There also are a variety of help desk modules for drupal itself. I think the needs will be modest just to sumbit and keep up with "tickets", so I'm hopeful we can find something that will work, be maintainable, and not require too much additional infrastructure or knowledge.

Just an update on my research...

Re: Communications

Posted: Thu Feb 02, 2012 10:55 am
by msgreg
One differentiating factor in many ticket systems appears to be "anonymous tickets". This is the ability for an email to a specific address to be turned into a ticket without the need to log on. In the AGA implementation for ease of use, I think this will be an important feature. I'll be looking for anonymous tickets as well as incoming email gateway. Here is a list of current systems I'll be weeding through. This is based largely on looking through the drupal site and seeing recommendations and links from there. Some of these are not specifically drupal based.

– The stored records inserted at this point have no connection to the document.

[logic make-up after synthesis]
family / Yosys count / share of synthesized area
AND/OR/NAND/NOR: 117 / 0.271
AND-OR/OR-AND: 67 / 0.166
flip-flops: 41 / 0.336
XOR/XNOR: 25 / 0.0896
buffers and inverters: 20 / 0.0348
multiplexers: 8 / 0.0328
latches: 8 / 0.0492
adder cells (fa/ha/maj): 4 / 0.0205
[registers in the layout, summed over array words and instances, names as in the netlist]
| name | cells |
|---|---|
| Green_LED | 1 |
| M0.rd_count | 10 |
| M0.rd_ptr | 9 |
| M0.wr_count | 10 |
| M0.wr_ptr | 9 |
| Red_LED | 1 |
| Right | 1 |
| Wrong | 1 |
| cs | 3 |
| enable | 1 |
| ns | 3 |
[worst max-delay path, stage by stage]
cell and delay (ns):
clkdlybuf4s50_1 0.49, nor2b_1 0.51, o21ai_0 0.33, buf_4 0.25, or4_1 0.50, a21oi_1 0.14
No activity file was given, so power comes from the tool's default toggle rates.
module register (input [31:0] in, 
		 input clk, reset,
		 output reg [31:0] out
		 );
	always @(posedge clk or posedge reset) begin
		if (reset) out = 32'b0; 
		else out = in;	 
	end
endmodule
module GPRSet ( input [4:0] A, B, C, 
		input [31:0] wd,
		input clk, we, 
		output [31:0] rd1, rd2
		);
	reg [31:0] regs[31:0];
	always @(posedge clk)
		if (we) regs[C] = wd;
	assign rd1 = (A == 0) ? 32'b0 : regs[A];
	assign rd2 = (B == 0) ? 32'b0 : regs[B];
endmodule
module luiImmAdder ( input [19:0] imm,
	  	     output [31:0] out
	  	    );
	assign out = {imm, 12'b0}; 	    
endmodule
--- ./run.sh ---
#!/bin/bash
# OpenROAD 26Q1-2900-gdf79404cd8, Yosys 0.63+post, stock flow scripts
make -C /OpenROAD-flow-scripts/flow DESIGN_CONFIG=/design/flow/config.mk WORK_HOME=/design/flow/orfs finish
--- ./config.mk ---
export PLATFORM = sky130hd
export DESIGN_NAME = processor
export DESIGN_NICKNAME = processor
export VERILOG_FILES = /design/flow/design.v
export SDC_FILE = /design/flow/constraint.sdc
export NUM_CORES = 4
export LEC_CHECK = 1
export CORE_UTILIZATION = 50
--- ./constraint.sdc ---
current_design processor

set clk_period 16.3
set clk_io_pct 0.2

create_clock -name clk0 -period $clk_period [get_ports {clk}]

set non_clock_inputs [all_inputs -no_clocks]
set_input_delay [expr $clk_period * $clk_io_pct] -clock clk0 $non_clock_inputs
set_output_delay [expr $clk_period * $clk_io_pct] -clock clk0 [all_outputs]
==> design.v <==
module Controlador_MIN(
    input [5:0] MIN,
    input [5:0] AMIN,
    input CLK,
    input ALARM,
    output reg A3,
    output reg B3,
    output reg C3,
    output reg D3,
    output reg E3,
    output reg F3,
    output reg G3,
    output reg DP3,
    output reg A4,
    output reg B4,
    output reg C4,
    output reg D4,
    output reg E4,
    output reg F4,
    output reg G4,
    output reg DP4
);
initial begin
    A3=0;
    B3=0;
    C3=0;
    D3=0;
    E3=0;
    F3=0;
    G3=0;
    DP3=0;
    A4=0;
    B4=0;
    C4=0;
    D4=0;
    E4=0;
    F4=0;
    G4=0;
    DP4=1;
end
    reg[5:0] numero;
always @(posedge CLK)
begin
    if(ALARM)
    begin
        numero<=AMIN;
    end
    else
    begin
        numero<=MIN;
    end
 case(numero)
 0:
 begin
    A3<=1;
    B3<=1;
    C3<=1;
    D3<=1;
    E3<=1;
    F3<=1;
    G3<=0;
    A4<=1;
    B4<=1;
    C4<=1;
    D4<=1;
    E4<=1;
    F4<=1;
    G4<=0;
 end
 1:
 begin
    A3<=1;
    B3<=1;
    C3<=1;
    D3<=1;
    E3<=1;
    F3<=1;
    G3<=0;
    A4<=0;
    B4<=1;
    C4<=1;
    D4<=0;
    E4<=0;
    F4<=0;
    G4<=0;
 end
 2:
 begin
    A3<=1;
    B3<=1;
    C3<=1;
    D3<=1;
    E3<=1;
    F3<=1;
    G3<=0;
    A4<=1;
    B4<=1;
    C4<=0;
    D4<=1;
    E4<=1;
    F4<=0;
    G4<=1;
 end
 3:
 begin
    A3<=1;
    B3<=1;
    C3<=1;
    D3<=1;
    E3<=1;
    F3<=1;
    G3<=0;
    A4<=1;
    B4<=1;
    C4<=1;
    D4<=1;
    E4<=0;
    F4<=0;
    G4<=1;
 end
 4:
 begin
    A3<=1;
    B3<=1;
    C3<=1;
    D3<=1;
    E3<=1;
    F3<=1;
    G3<=0;
    A4<=0;
    B4<=1;
    C4<=1;
    D4<=0;
    E4<=0;
    F4<=1;
    G4<=1;
 end
 5:
 begin
    A3<=1;
    B3<=1;
    C3<=1;
    D3<=1;
    E3<=1;
    F3<=1;
    G3<=0;
    A4<=1;
    B4<=0;
    C4<=1;
    D4<=1;
    E4<=0;
    F4<=1;
    G4<=1;
 end
 6:
 begin
    A3<=1;
    B3<=1;
    C3<=1;
    D3<=1;
    E3<=1;
    F3<=1;
    G3<=0;
    A4<=1;
    B4<=0;
    C4<=1;
    D4<=1;
    E4<=1;
    F4<=1;
    G4<=1;
 end
 7:
 begin
    A3<=1;
    B3<=1;
    C3<=1;
    D3<=1;
    E3<=1;
    F3<=1;
    G3<=0;
    A4<=1;
    B4<=1;
    C4<=1;
    D4<=0;
    E4<=0;
    F4<=0;
    G4<=0;
 end
 8:
 begin
    A3<=1;
    B3<=1;
    C3<=1;
    D3<=1;
    E3<=1;
    F3<=1;
    G3<=0;
    A4<=1;
    B4<=1;
    C4<=1;
    D4<=1;
    E4<=1;
    F4<=1;
    G4<=1;
 end
 9:
 begin
    A3<=1;
    B3<=1;
    C3<=1;
    D3<=1;
    E3<=1;
    F3<=1;
    G3<=0;
    A4<=1;
    B4<=1;
    C4<=1;
    D4<=1;
    E4<=0;
    F4<=1;
    G4<=1;
 end
 10:
 begin
    A3<=0;
    B3<=1;
    C3<=1;
    D3<=0;
    E3<=0;
    F3<=0;
    G3<=0;
    A4<=1;
    B4<=1;
    C4<=1;
    D4<=1;
    E4<=1;
    F4<=1;
    G4<=0;
 end
 11:
 begin
    A3<=0;
    B3<=1;
    C3<=1;
    D3<=0;
    E3<=0;
    F3<=0;
    G3<=0;
    A4<=0;
    B4<=1;
    C4<=1;
    D4<=0;
    E4<=0;
    F4<=0;
    G4<=0;
 end
 12:
 begin
    A3<=0;
    B3<=1;
    C3<=1;
    D3<=0;
    E3<=0;
    F3<=0;
    G3<=0;
    A4<=1;
    B4<=1;
    C4<=0;
    D4<=1;
    E4<=1;
    F4<=0;
    G4<=1;
 end
 13:
 begin
    A3<=0;
    B3<=1;
    C3<=1;
    D3<=0;
    E3<=0;
    F3<=0;
    G3<=0;
    A4<=1;
    B4<=1;
    C4<=1;
    D4<=1;
    E4<=0;
    F4<=0;
    G4<=1;
 end
 14:
 begin
    A3<=0;
    B3<=1;
    C3<=1;
    D3<=0;
    E3<=0;
    F3<=0;
    G3<=0;
    A4<=0;
    B4<=1;
    C4<=1;
    D4<=0;
    E4<=0;
    F4<=1;
    G4<=1;
 end
 15:
 begin
    A3<=0;
    B3<=1;
    C3<=1;
    D3<=0;
    E3<=0;
    F3<=0;
    G3<=0;
    A4<=1;
    B4<=0;
    C4<=1;
    D4<=1;
    E4<=0;
    F4<=1;
    G4<=1;
 end
 16:
 begin
    A3<=0;
    B3<=1;
    C3<=1;
    D3<=0;
    E3<=0;
    F3<=0;
    G3<=0;
    A4<=1;
    B4<=0;
    C4<=1;
    D4<=1;
    E4<=1;
    F4<=1;
    G4<=1;
 end
 17:
 begin
    A3<=0;
    B3<=1;
    C3<=1;
    D3<=0;
    E3<=0;
    F3<=0;
    G3<=0;
    A4<=1;
    B4<=1;
    C4<=1;
    D4<=0;
    E4<=0;
    F4<=0;
    G4<=0;
 end
 18:
 begin
    A3<=0;
    B3<=1;
    C3<=1;
    D3<=0;
    E3<=0;
    F3<=0;
    G3<=0;
    A4<=1;
    B4<=1;
    C4<=1;
    D4<=1;
    E4<=1;
    F4<=1;
    G4<=1;
 end
 19:
 begin
    A3<=0;
    B3<=1;
    C3<=1;
    D3<=0;
    E3<=0;
    F3<=0;
    G3<=0;
    A4<=1;
    B4<=1;
    C4<=1;
    D4<=1;
    E4<=0;
    F4<=1;
    G4<=1;
 end
 20:
 begin
    A3<=1;
    B3<=1;
    C3<=0;
    D3<=1;
    E3<=1;
    F3<=0;
    G3<=1;
    A4<=1;
    B4<=1;
    C4<=1;
    D4<=1;
    E4<=1;
    F4<=1;
    G4<=0;
 end
 21:
 begin
    A3<=1;
    B3<=1;
    C3<=0;
    D3<=1;
    E3<=1;
    F3<=0;
    G3<=1;
    A4<=0;
    B4<=1;
    C4<=1;
    D4<=0;
    E4<=0;
    F4<=0;
    G4<=0;
 end
 22:
 begin
    A3<=1;
    B3<=1;
    C3<=0;
    D3<=1;
    E3<=1;
    F3<=0;
    G3<=1;
    A4<=1;
    B4<=1;
    C4<=0;
    D4<=1;
    E4<=1;
    F4<=0;
    G4<=1;
 end
 23:
 begin
    A3<=1;
    B3<=1;
    C3<=0;
    D3<=1;
    E3<=1;
    F3<=0;
    G3<=1;
    A4<=1;
    B4<=1;
    C4<=1;
    D4<=1;
    E4<=0;
    F4<=0;
    G4<=1;
 end
 24:
 begin
    A3<=1;
    B3<=1;
    C3<=0;
    D3<=1;
    E3<=1;
    F3<=0;
    G3<=1;  
    A4<=0;
    B4<=1;
    C4<=1;
    D4<=0;
    E4<=0;
    F4<=1;
    G4<=1;
 end
 25:
 begin
    A3<=1;
    B3<=1;
    C3<=0;
    D3<=1;
    E3<=1;
    F3<=0;
    G3<=1;  
    A4<=1;
    B4<=0;
    C4<=1;
    D4<=1;
    E4<=0;
    F4<=1;
    G4<=1;
 end
 26:
 begin
    A3<=1;
    B3<=1;
    C3<=0;
    D3<=1;
    E3<=1;
    F3<=0;
    G3<=1;  
    A4<=1;
    B4<=0;
    C4<=1;
    D4<=1;
    E4<=1;
    F4<=1;
    G4<=1;
 end
 27:
 begin
    A3<=1;
    B3<=1;
    C3<=0;
    D3<=1;
    E3<=1;
    F3<=0;
    G3<=1;  
    A4<=1;
    B4<=1;
    C4<=1;
    D4<=0;
    E4<=0;
    F4<=0;
    G4<=0;   
 end
 28:
 begin
    A3<=1;
    B3<=1;
    C3<=0;
    D3<=1;
    E3<=1;
    F3<=0;
    G3<=1;  
    A4<=1;
    B4<=1;
    C4<=1;
    D4<=1;
    E4<=1;
    F4<=1;
    G4<=1;
 end
 29:
 begin
    A3<=1;
    B3<=1;
    C3<=0;
    D3<=1;
    E3<=1;
    F3<=0;
    G3<=1; 
    A4<=1;
    B4<=1;
    C4<=1;
    D4<=1;
    E4<=0;
    F4<=1;
    G4<=1; 
 end
 30:
 begin
    A3<=1;
    B3<=1;
    C3<=1;
    D3<=1;
    E3<=0;
    F3<=0;
    G3<=1;
    A4<=1;
    B4<=1;
    C4<=1;
    D4<=1;
    E4<=1;
    F4<=1;
    G4<=0;
 end
 31:
 begin
    A3<=1;
    B3<=1;
    C3<=1;
    D3<=1;
    E3<=0;
    F3<=0;
    G3<=1;
    A4<=0;
    B4<=1;
    C4<=1;
    D4<=0;
    E4<=0;
    F4<=0;
    G4<=0;
 end
 32:
 begin
    A3<=1;
    B3<=1;
    C3<=1;
    D3<=1;
    E3<=0;
    F3<=0;
    G3<=1;
    A4<=1;
    B4<=1;
    C4<=0;
    D4<=1;
    E4<=1;
    F4<=0;
    G4<=1;
 end
 33:
 begin
    A3<=1;
    B3<=1;
    C3<=1;
    D3<=1;
    E3<=0;
    F3<=0;
    G3<=1;
    A4<=1;
    B4<=1;
    C4<=1;
    D4<=1;
    E4<=0;
    F4<=0;
    G4<=1;   
 end
 34:
 begin
    A3<=1;
    B3<=1;
    C3<=1;
    D3<=1;
    E3<=0;
    F3<=0;
    G3<=1;
    A4<=0;
    B4<=1;
    C4<=1;
    D4<=0;
    E4<=0;
    F4<=1;
    G4<=1;
 end
 35:
 begin
    A3<=1;
    B3<=1;
    C3<=1;
    D3<=1;
    E3<=0;
    F3<=0;
    G3<=1;
    A4<=1;
    B4<=0;
    C4<=1;
    D4<=1;
    E4<=0;
    F4<=1;
    G4<=1;
 end
 36:
 begin
    A3<=1;
    B3<=1;
    C3<=1;
    D3<=1;
    E3<=0;
    F3<=0;
    G3<=1;
    A4<=1;
    B4<=0;
    C4<=1;
    D4<=1;
    E4<=1;
    F4<=1;
    G4<=1;
 end
 37:
 begin
    A3<=1;
    B3<=1;
    C3<=1;
    D3<=1;
    E3<=0;
    F3<=0;
    G3<=1;
    A4<=1;
    B4<=1;
    C4<=1;
    D4<=0;
    E4<=0;
    F4<=0;
    G4<=0;
 end
 38:
 begin
    A3<=1;
    B3<=1;
    C3<=1;
    D3<=1;
    E3<=0;
    F3<=0;
    G3<=1;
    A4<=1;
    B4<=1;
    C4<=1;
    D4<=1;
    E4<=1;
    F4<=1;
    G4<=1;
 end
 39:
 begin
    A3<=1;
    B3<=1;
    C3<=1;
    D3<=1;
    E3<=0;
    F3<=0;
    G3<=1;
    A4<=1;
    B4<=1;
    C4<=1;
    D4<=1;
    E4<=0;
    F4<=1;
    G4<=1;
 end
 40:
 begin
    A3<=0;
    B3<=1;
    C3<=1;
    D3<=0;
    E3<=0;
    F3<=1;
    G3<=1;
    A4<=1;
    B4<=1;
    C4<=1;
    D4<=1;
    E4<=1;
    F4<=1;
    G4<=0;
 end
 41:
 begin
    A3<=0;
    B3<=1;
    C3<=1;
    D3<=0;
    E3<=0;
    F3<=1;
    G3<=1;
    A4<=0;
    B4<=1;
    C4<=1;
    D4<=0;
    E4<=0;
    F4<=0;
    G4<=0;
 end
 42:
 begin
    A3<=0;
    B3<=1;
    C3<=1;
    D3<=0;
    E3<=0;
    F3<=1;
    G3<=1;
    A4<=1;
    B4<=1;
    C4<=0;
    D4<=1;
    E4<=1;
    F4<=0;
    G4<=1;
 end
 43:
 begin
    A3<=0;
    B3<=1;
    C3<=1;
    D3<=0;
    E3<=0;
    F3<=1;
    G3<=1;
    A4<=1;
    B4<=1;
    C4<=1;
    D4<=1;
    E4<=0;
    F4<=0;
    G4<=1;
 end
 44:
 begin
    A3<=0;
    B3<=1;
    C3<=1;
    D3<=0;
    E3<=0;
    F3<=1;
    G3<=1;
    A4<=0;
    B4<=1;
    C4<=1;
    D4<=0;
    E4<=0;
    F4<=1;
    G4<=1;
 end
 45:
 begin
    A3<=0;
    B3<=1;
    C3<=1;
    D3<=0;
    E3<=0;
    F3<=1;
    G3<=1;
    A4<=1;
    B4<=0;
    C4<=1;
    D4<=1;
    E4<=0;
    F4<=1;
    G4<=1;
 end
 46:
 begin
    A3<=0;
    B3<=1;
    C3<=1;
    D3<=0;
    E3<=0;
    F3<=1;
    G3<=1;
    A4<=1;
    B4<=0;
    C4<=1;
    D4<=1;
    E4<=1;
    F4<=1;
    G4<=1;
 end
 47:
 begin
    A3<=0;
    B3<=1;
    C3<=1;
    D3<=0;
    E3<=0;
    F3<=1;
    G3<=1;
    A4<=1;
    B4<=1;
    C4<=1;
    D4<=0;
    E4<=0;
    F4<=0;
    G4<=0;
 end
 48:
 begin
    A3<=0;
    B3<=1;
    C3<=1;
    D3<=0;
    E3<=0;
    F3<=1;
    G3<=1;
    A4<=1;
    B4<=1;
    C4<=1;
    D4<=1;
    E4<=1;
    F4<=1;
    G4<=1;
 end
 49:
 begin
    A3<=0;
    B3<=1;
    C3<=1;
    D3<=0;
    E3<=0;
    F3<=1;
    G3<=1;
    A4<=1;
    B4<=1;
    C4<=1;
    D4<=1;
    E4<=0;
    F4<=1;
    G4<=1;
 end
 50:
 begin
    A3<=1;
    B3<=0;
    C3<=1;
    D3<=1;
    E3<=0;
    F3<=1;
    G3<=1;
    A4<=1;
    B4<=1;
    C4<=1;
    D4<=1;
    E4<=1;
    F4<=1;
    G4<=0;
 end
 51:
 begin
    A3<=1;
    B3<=0;
    C3<=1;
    D3<=1;
    E3<=0;
    F3<=1;
    G3<=1;
    A4<=0;
    B4<=1;
    C4<=1;
    D4<=0;
    E4<=0;
    F4<=0;
    G4<=0;
 end
 52:
 begin
    A3<=1;
    B3<=0;
    C3<=1;
    D3<=1;
    E3<=0;
    F3<=1;
    G3<=1;
    A4<=1;
    B4<=1;
    C4<=0;
    D4<=1;
    E4<=1;
    F4<=0;
    G4<=1;
 end
 53:
 begin
    A3<=1;
    B3<=0;
    C3<=1;
    D3<=1;
    E3<=0;
    F3<=1;
    G3<=1;
    A4<=1;
    B4<=1;
    C4<=1;
    D4<=1;
    E4<=0;
    F4<=0;
    G4<=1;
 end
 54:
 begin
    A3<=1;
    B3<=0;
    C3<=1;
    D3<=1;
    E3<=0;
    F3<=1;
    G3<=1;
    A4<=0;
    B4<=1;
    C4<=1;
    D4<=0;
    E4<=0;
    F4<=1;
    G4<=1;
 end
 55:
 begin
    A3<=1;
    B3<=0;
    C3<=1;
    D3<=1;
    E3<=0;
    F3<=1;
    G3<=1;
    A4<=1;
    B4<=0;
    C4<=1;
    D4<=1;
    E4<=0;
    F4<=1;
    G4<=1;
 end
 56:
 begin
    A3<=1;
    B3<=0;
    C3<=1;
    D3<=1;
    E3<=0;
    F3<=1;
    G3<=1;
    A4<=1;
    B4<=0;
    C4<=1;
    D4<=1;
    E4<=1;
    F4<=1;
    G4<=1;
 end
 57:
 begin
    A3<=1;
    B3<=0;
    C3<=1;
    D3<=1;
    E3<=0;
    F3<=1;
    G3<=1; 
    A4<=1;
    B4<=1;
    C4<=1;
    D4<=0;
    E4<=0;
    F4<=0;
    G4<=0;
 end
 58:
 begin
    A3<=1;
    B3<=0;
    C3<=1;
    D3<=1;
    E3<=0;
    F3<=1;
    G3<=1;
    A4<=1;
    B4<=1;
    C4<=1;
    D4<=1;
    E4<=1;
    F4<=1;
    G4<=1;
 end
 59:
begin
    A3<=1;
    B3<=0;
    C3<=1;
    D3<=1;
    E3<=0;
    F3<=1;
    G3<=1;
    A4<=1;
    B4<=1;
    C4<=1;
    D4<=1;
    E4<=0;
    F4<=1;
    G4<=1;
end
 default:
 begin
    A3<=1;
    B3<=1;
    C3<=1;
    D3<=1;
    E3<=1;
    F3<=1;
    G3<=0;
    A4<=1;
    B4<=1;
    C4<=1;
    D4<=1;
    E4<=1;
    F4<=1;
    G4<=0;
 end
endcase
end
endmodule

Drupal-based project management/ticket tracking
http://groups.drupal.org/node/17948

Support
Storm

Suggestions from discussion thread

CiviCRM - non-profit multipurpose tool - seems great.
Modules include:
Case management for clients and constituents. -- this is what we'd start with.
Online fundraising and donor management.
Online event registration and participant tracking.
Online signup and membership management.
Personalized email blasts and newsletters.
Report generation and template management.
Commons
Kanban
FengOffice (formerly OpenGoo)
Drupal STORM

Anonymous tickets:
Zendesk
Ubercart / Uberticket - http://drupal.org/project/uc_ticket
This module is integrated with Contact and Ubercart, but also offers Mail-to-Ticket incoming gateway.
Also, it is easy to configure (no dependencies).

Re: Communications

Posted: Fri Mar 09, 2012 9:28 pm
by hyperpape
What's the status of this?

Re: Communications

Posted: Sun Mar 11, 2012 5:44 am
by msgreg
Still reviewing options, post specific or general offers of help if you're interested.